Abstract

Every year a variety of vector-borne infectious diseases claims the lives of millions of people worldwide. The study of the favorable conditions for their vectors and hosts is a particularly important task for understanding the patterns of the distribution with the focus on the urban environment, characterizing by a high population density and rapid transmission of the diseases. The existing methodology of Local Climate Zones (LCZ), which are areas with homogeneous land surface coverage, structure, and a specific nature of human activity was the first attempt to standardize urban environmental studies and has become an international standard for the analysis of urban morphology.
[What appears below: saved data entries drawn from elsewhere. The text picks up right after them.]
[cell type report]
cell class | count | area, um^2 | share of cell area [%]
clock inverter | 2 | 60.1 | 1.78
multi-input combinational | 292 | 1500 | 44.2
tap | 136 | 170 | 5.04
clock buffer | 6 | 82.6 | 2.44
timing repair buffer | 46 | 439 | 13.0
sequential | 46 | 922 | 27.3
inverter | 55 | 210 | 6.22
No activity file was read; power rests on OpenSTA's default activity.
The article provides an algorithm for adapting the methodology of identifying LCZ accounting vegetation and water areas for the tasks of medical geographical zoning and assessment of epidemiological risks and using the geographic information technology. The examples of the outbreaks of vivax malaria in the Moscow region in 1999–2003 and West Nile fever in the Volgograd region in 2010–2011 were used. As a result, a methodology of medical geographical zoning based on the idea of fragmenting the classification of LCZ using the normalized difference water index as indicator of the favorability for vector habitats was developed. The use of the methodology made it possible to reveal that the areas of various LCZs change after outbreaks, which may reflect changes in conditions and an increase in the favorability for vectors. Thus, LCZ can be used as indicators of changes in the natural and man-made environment that can provoke disease outbreaks.